[UPDATE BELOW] In a TV interview this month, Mitt Romney's wife Ann insisted, "There's a wild and crazy man inside of [Mitt Romney] just waiting to come out." How wild and crazy is he? Well, when he was a teenager at boarding school in 1965, he was so crazed by a fellow student's slightly long hair that he organized a wild mob that held the boy down while Romney cut off the offensive locks, as his victim wept. Which we guess isn't that wild and crazy when you compare it to that one time a young George W. Bush branded a dude.
Today the Washington Post has a long article (by Internet standards) about Romney's days at the Michigan private school Cranbrook. Reporter Jason Horowitz corroborated the haircut incident with five former students who gave their accounts independently of one another. Romney was never disciplined, but the recipient of the trim, John Lauber, was later expelled. Back in 1965 he was a shy teen who was teased for "presumed homosexuality." Things got worse when he returned from break with bleached-blond hair that draped over one eye—a look that stood out at Cranbrook, which was largely favored by briefcase-carrying Republicans. According to what Horowitz pieced together:
“He can’t look like that. That’s wrong. Just look at him!” an incensed Romney told Matthew Friedemann, his close friend in the Stevens Hall dorm, according to Friedemann’s recollection. Mitt, the teenaged son of Michigan Gov. George Romney, kept complaining about Lauber’s look, Friedemann recalled.
A few days later, Friedemann entered Stevens Hall off the school’s collegiate quad to find Romney marching out of his own room ahead of a prep school posse shouting about their plan to cut Lauber’s hair. Friedemann followed them to a nearby room where they came upon Lauber, tackled him and pinned him to the ground. As Lauber, his eyes filling with tears, screamed for help, Romney repeatedly clipped his hair with a pair of scissors.

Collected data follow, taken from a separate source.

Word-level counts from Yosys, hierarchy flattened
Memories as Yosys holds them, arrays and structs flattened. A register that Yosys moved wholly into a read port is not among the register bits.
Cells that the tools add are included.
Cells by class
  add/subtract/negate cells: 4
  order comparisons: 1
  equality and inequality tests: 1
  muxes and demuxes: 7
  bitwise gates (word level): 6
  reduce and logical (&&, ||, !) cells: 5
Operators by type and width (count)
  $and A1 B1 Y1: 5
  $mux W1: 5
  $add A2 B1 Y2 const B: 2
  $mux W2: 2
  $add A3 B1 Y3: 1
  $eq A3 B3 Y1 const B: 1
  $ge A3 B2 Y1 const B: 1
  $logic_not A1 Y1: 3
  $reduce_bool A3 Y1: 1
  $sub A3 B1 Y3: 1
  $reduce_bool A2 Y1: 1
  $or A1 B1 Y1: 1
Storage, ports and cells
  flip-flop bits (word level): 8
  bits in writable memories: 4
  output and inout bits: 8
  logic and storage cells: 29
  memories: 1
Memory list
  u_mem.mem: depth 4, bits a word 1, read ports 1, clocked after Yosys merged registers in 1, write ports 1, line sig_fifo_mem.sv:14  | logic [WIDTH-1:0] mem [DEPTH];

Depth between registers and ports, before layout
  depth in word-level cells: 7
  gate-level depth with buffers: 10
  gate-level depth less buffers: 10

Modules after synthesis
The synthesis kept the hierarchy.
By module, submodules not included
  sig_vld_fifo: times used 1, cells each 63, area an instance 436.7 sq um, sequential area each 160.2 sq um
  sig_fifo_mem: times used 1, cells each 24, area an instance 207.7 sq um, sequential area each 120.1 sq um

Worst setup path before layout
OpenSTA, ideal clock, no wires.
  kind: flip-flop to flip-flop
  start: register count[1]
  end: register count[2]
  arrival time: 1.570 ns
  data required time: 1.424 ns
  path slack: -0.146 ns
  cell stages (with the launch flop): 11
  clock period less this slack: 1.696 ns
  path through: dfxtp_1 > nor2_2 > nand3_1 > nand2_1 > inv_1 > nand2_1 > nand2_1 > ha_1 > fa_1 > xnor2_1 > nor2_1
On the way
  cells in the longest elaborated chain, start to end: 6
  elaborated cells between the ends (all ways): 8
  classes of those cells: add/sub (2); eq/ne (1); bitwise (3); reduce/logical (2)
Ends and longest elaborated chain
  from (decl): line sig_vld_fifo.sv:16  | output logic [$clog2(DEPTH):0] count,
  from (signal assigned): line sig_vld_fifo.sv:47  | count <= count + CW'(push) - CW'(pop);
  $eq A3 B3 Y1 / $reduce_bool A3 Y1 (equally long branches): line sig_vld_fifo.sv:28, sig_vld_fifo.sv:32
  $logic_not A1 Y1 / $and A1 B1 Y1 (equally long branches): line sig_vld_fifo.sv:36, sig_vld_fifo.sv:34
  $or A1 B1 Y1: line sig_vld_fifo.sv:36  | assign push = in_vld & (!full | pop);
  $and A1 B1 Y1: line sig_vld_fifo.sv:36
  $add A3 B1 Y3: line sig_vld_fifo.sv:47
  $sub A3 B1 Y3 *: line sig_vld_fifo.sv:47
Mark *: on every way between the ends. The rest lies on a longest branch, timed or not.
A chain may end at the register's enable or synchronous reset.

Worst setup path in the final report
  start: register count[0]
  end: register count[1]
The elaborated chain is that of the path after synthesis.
==> src/rtl/pe_dmem_starve_ctr.sv <==
// pe_dmem_starve_ctr
//   Counts consecutive cycles in which a DMA request is blocked by PE traffic
//   and raises a registered stall request to the CP once the budget is spent.
//   Ports:
//     clk_i, rst_i   clock, synchronous active-high reset
//     dma_valid_i    DMA request pending
//     pe_act_i       PE owns the bank this cycle
//     handshake_i    DMA request accepted this cycle
//     stall_req_o    registered array-issue freeze request (1 while starving)
//   STARVE_LIMIT = 0 disables stall requests entirely.
module pe_dmem_starve_ctr
  import pe_dmem_arbiter_pkg::*;
#(
  parameter int unsigned STARVE_LIMIT = DEF_DMEM_ARB_STARVE_LIMIT
) (
  input  logic clk_i,
  input  logic rst_i,
  input  logic dma_valid_i,
  input  logic pe_act_i,
  input  logic handshake_i,
  output logic stall_req_o
);

  localparam int unsigned    CW     = (STARVE_LIMIT < 1) ? 1 : $clog2(STARVE_LIMIT + 1);
  localparam logic [CW-1:0]  LIM    = CW'(STARVE_LIMIT);
  localparam logic [CW-1:0]  LIM_M1 = (STARVE_LIMIT > 0) ? CW'(STARVE_LIMIT - 1) : '0;

  arb_state_e    state_q, state_d;
  logic [CW-1:0] cnt_q, cnt_d;
  logic          blocked;

  assign blocked = dma_valid_i & pe_act_i;

  always_comb begin
    cnt_d   = cnt_q;
    state_d = state_q;

    if (!dma_valid_i || handshake_i) begin
      cnt_d = '0;
    end else if (blocked && (cnt_q != LIM)) begin
      cnt_d = cnt_q + CW'(1);
    end

    case (state_q)
      ARB_IDLE: begin
        // Enter starvation on the blocked cycle that completes the budget.
        if ((STARVE_LIMIT != 0) && blocked && (cnt_q == LIM_M1)) begin
          state_d = ARB_STARVE;
        end
      end
      ARB_STARVE: begin
        if (!dma_valid_i || handshake_i) begin
          state_d = ARB_IDLE;
        end
      end
      default: state_d = ARB_IDLE;
    endcase
  end

  always_ff @(posedge clk_i) begin
    if (rst_i) begin
      state_q <= ARB_IDLE;
      cnt_q   <= '0;
    end else begin
      state_q <= state_d;
      cnt_q   <= cnt_d;
    end
  end

  assign stall_req_o = (state_q == ARB_STARVE);

endmodule
### src/rtl/trap_ctrl_pkg.sv
`default_nettype none
// +--------------------------------------------------------------------+
// | trap_ctrl_pkg : CSR addresses, mcause bits and trap FSM encoding    |
// | Revision      : 1.0                                                 |
// +--------------------------------------------------------------------+
package trap_ctrl_pkg;

  localparam logic [11:0] CSR_MTVEC  = 12'h305;
  localparam logic [11:0] CSR_MEPC   = 12'h341;
  localparam logic [11:0] CSR_MCAUSE = 12'h342;
  localparam logic [11:0] CSR_MTVAL  = 12'h343;

  localparam logic [31:0] MCAUSE_IRQ_BIT = 32'h8000_0000;

  localparam logic [2:0] ST_IDLE       = 3'd0;
  localparam logic [2:0] ST_W_MEPC     = 3'd1;
  localparam logic [2:0] ST_W_MCAUSE   = 3'd2;
  localparam logic [2:0] ST_W_MTVAL    = 3'd3;
  localparam logic [2:0] ST_TRAP_REDIR = 3'd4;
  localparam logic [2:0] ST_MRET_REDIR = 3'd5;

  function automatic logic [31:0] align4(input logic [31:0] a);
    return {a[31:2], 2'b00};
  endfunction

endpackage
`default_nettype wire

### src/rtl/trap_target.sv
`default_nettype none
// +--------------------------------------------------------------------+
// | trap_target : handler address from mtvec (TRAP_VECTORED_EN adds     |
// |               vectored interrupt mode)                              |
// | Revision    : 1.0                                                   |
// +--------------------------------------------------------------------+
module trap_target
  import trap_ctrl_pkg::*;
(
  input  logic [31:0] mtvec,
  input  logic [4:0]  cap_cause,
  input  logic        cap_irq,
  output logic [31:0] handler
);

`ifdef TRAP_VECTORED_EN
  // Only mode 01 with an interrupt is vectored; 10/11 fall back to direct.
  always_comb begin
    handler = align4(mtvec);
    if ((mtvec[1:0] == 2'b01) && cap_irq)
      handler = align4(mtvec) + {25'b0, cap_cause, 2'b00};
  end
`else
  logic unused_mode;
  assign unused_mode = &{1'b0, mtvec[1:0], cap_cause, cap_irq};

  always_comb begin
    handler = align4(mtvec);
  end
`endif

endmodule
`default_nettype wire

### src/rtl/trap_ctrl.sv
`default_nettype none
// +--------------------------------------------------------------------+
// | trap_ctrl : M-mode trap sequencer (mepc/mcause/mtval writes, fetch  |
// |             redirect, mret). Option: TRAP_VECTORED_EN               |
// | Revision  : 1.0                                                     |
// +--------------------------------------------------------------------+
module trap_ctrl
  import trap_ctrl_pkg::*;
#(
  parameter logic [30:0] IRQ_CAUSE = 31'd11
) (
  input  logic        clk,
  input  logic        rst_n,
  input  logic        exc_valid,
  input  logic [4:0]  exc_cause,
  input  logic [31:0] exc_tval,
  input  logic [31:0] pc,
  input  logic        irq_pending,
  input  logic        irq_enable,
  input  logic        mret_valid,
  input  logic [31:0] mtvec,
  input  logic [31:0] mepc,
  output logic        busy,
  output logic        csr_we,
  output logic [11:0] csr_waddr,
  output logic [31:0] csr_wdata,
  output logic        mstatus_trap,
  output logic        mstatus_mret,
  output logic        redirect_valid,
  output logic [31:0] redirect_pc
);

  logic [2:0]  state_q, state_d;
  logic [29:0] cap_pc_q, cap_pc_d;
  logic [31:0] cap_cause_q, cap_cause_d;
  logic [31:0] cap_tval_q, cap_tval_d;
  logic        cap_irq_q, cap_irq_d;
  logic [31:0] handler;

  logic unused_lsb;
  assign unused_lsb = &{1'b0, pc[1:0]};

  always_comb begin
    state_d     = state_q;
    cap_pc_d    = cap_pc_q;
    cap_cause_d = cap_cause_q;
    cap_tval_d  = cap_tval_q;
    cap_irq_d   = cap_irq_q;
    case (state_q)
      ST_IDLE: begin
        if (exc_valid) begin
          state_d     = ST_W_MEPC;
          cap_pc_d    = pc[31:2];
          cap_cause_d = {27'b0, exc_cause};
          cap_tval_d  = exc_tval;
          cap_irq_d   = 1'b0;
        end else if (irq_pending && irq_enable) begin
          state_d     = ST_W_MEPC;
          cap_pc_d    = pc[31:2];
          cap_cause_d = MCAUSE_IRQ_BIT | {1'b0, IRQ_CAUSE};
          cap_tval_d  = 32'h0;
          cap_irq_d   = 1'b1;
        end else if (mret_valid) begin
          state_d = ST_MRET_REDIR;
        end
      end
      ST_W_MEPC:     state_d = ST_W_MCAUSE;
      ST_W_MCAUSE:   state_d = ST_W_MTVAL;
      ST_W_MTVAL:    state_d = ST_TRAP_REDIR;
      ST_TRAP_REDIR: state_d = ST_IDLE;
      ST_MRET_REDIR: state_d = ST_IDLE;
      default:       state_d = ST_IDLE;
    endcase
  end

  always_ff @(posedge clk) begin
    if (!rst_n) begin
      state_q     <= ST_IDLE;
      cap_pc_q    <= '0;
      cap_cause_q <= '0;
      cap_tval_q  <= '0;
      cap_irq_q   <= 1'b0;
    end else begin
      state_q     <= state_d;
      cap_pc_q    <= cap_pc_d;
      cap_cause_q <= cap_cause_d;
      cap_tval_q  <= cap_tval_d;
      cap_irq_q   <= cap_irq_d;
    end
  end

  trap_target u_trap_target (
    .mtvec     (mtvec),
    .cap_cause (cap_cause_q[4:0]),
    .cap_irq   (cap_irq_q),
    .handler   (handler)
  );

  // Moore decode: mtvec/mepc are read live in the redirect states on purpose.
  always_comb begin
    busy           = (state_q != ST_IDLE);
    csr_we         = 1'b0;
    csr_waddr      = 12'h0;
    csr_wdata      = 32'h0;
    mstatus_trap   = 1'b0;
    mstatus_mret   = 1'b0;
    redirect_valid = 1'b0;
    redirect_pc    = 32'h0;
    case (state_q)
      ST_W_MEPC: begin
        csr_we       = 1'b1;
        csr_waddr    = CSR_MEPC;
        csr_wdata    = {cap_pc_q, 2'b00};
        mstatus_trap = 1'b1;
      end
      ST_W_MCAUSE: begin
        csr_we    = 1'b1;
        csr_waddr = CSR_MCAUSE;
        csr_wdata = cap_cause_q;
      end
      ST_W_MTVAL: begin
        csr_we    = 1'b1;
        csr_waddr = CSR_MTVAL;
        csr_wdata = cap_tval_q;
      end
      ST_TRAP_REDIR: begin
        redirect_valid = 1'b1;
        redirect_pc    = handler;
      end
      ST_MRET_REDIR: begin
        redirect_valid = 1'b1;
        redirect_pc    = align4(mepc);
        mstatus_mret   = 1'b1;
      end
      default: ;
    endcase
  end

endmodule
`default_nettype wire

"It happened very quickly, and to this day it troubles me,” said [Thomas] Buford, the school’s wrestling champion, who said he joined Romney in restraining Lauber. Buford subsequently apologized to Lauber, who was “terrified,” he said. “What a senseless, stupid, idiotic thing to do.” ... "It was a hack job,” recalled Phillip Maxwell, a childhood friend of Romney who was in the dorm room when the incident occurred. “It was vicious."
Lauber was later kicked out for getting caught smoking a cigarette, and went on to lead a peripatetic life that included getting an embalming license and touring with the Royal Lipizzaner Stallion riders. He died of liver cancer in 2004, but in the mid-90s one of the students who witnessed the incident ran into him in an airport. “Hey, you’re John Lauber,” David Seed recalled saying. "I’m sorry that I didn’t do more to help in the situation." (And by "more," he presumably means "anything.") After a pause, Lauber admitted it was "horrible," that he was "terrified" during the incident and had thought a lot about it since.
It's unclear how much that wild and crazy Romney has thought about it. His campaign refused to let Horowitz interview the candidate for the article—saying simply that Romney didn't recall the incident. We're guessing he doesn't recall any of the other incidents relayed by classmates, including how Romney once guided a nearly blind teacher into a closed door on purpose and how his expression appeared to sour when a classmate said he was from East Detroit and his father was a school teacher. You can read the article in full here—it's an edifying look at formative years of the man who might very well be president. SPOILER ALERT: He's kind of an asshole.
Update 10:45 a.m.: In a radio interview this morning, Romney commented on Barbergate, offering a typical hedged "boys will be boys" non-apology apology:
Romney on WAPO piece on pranks: "Back in high school I did some dumb things and if anybody was hurt by that or offended by that I apologize"
Romney on high school pranks: "If I did stupid things, I'm afraid I've got to say sorry for it. "
Classic. Why on earth is it so hard for politicians to straight-up apologize like decent human bei—oh, right.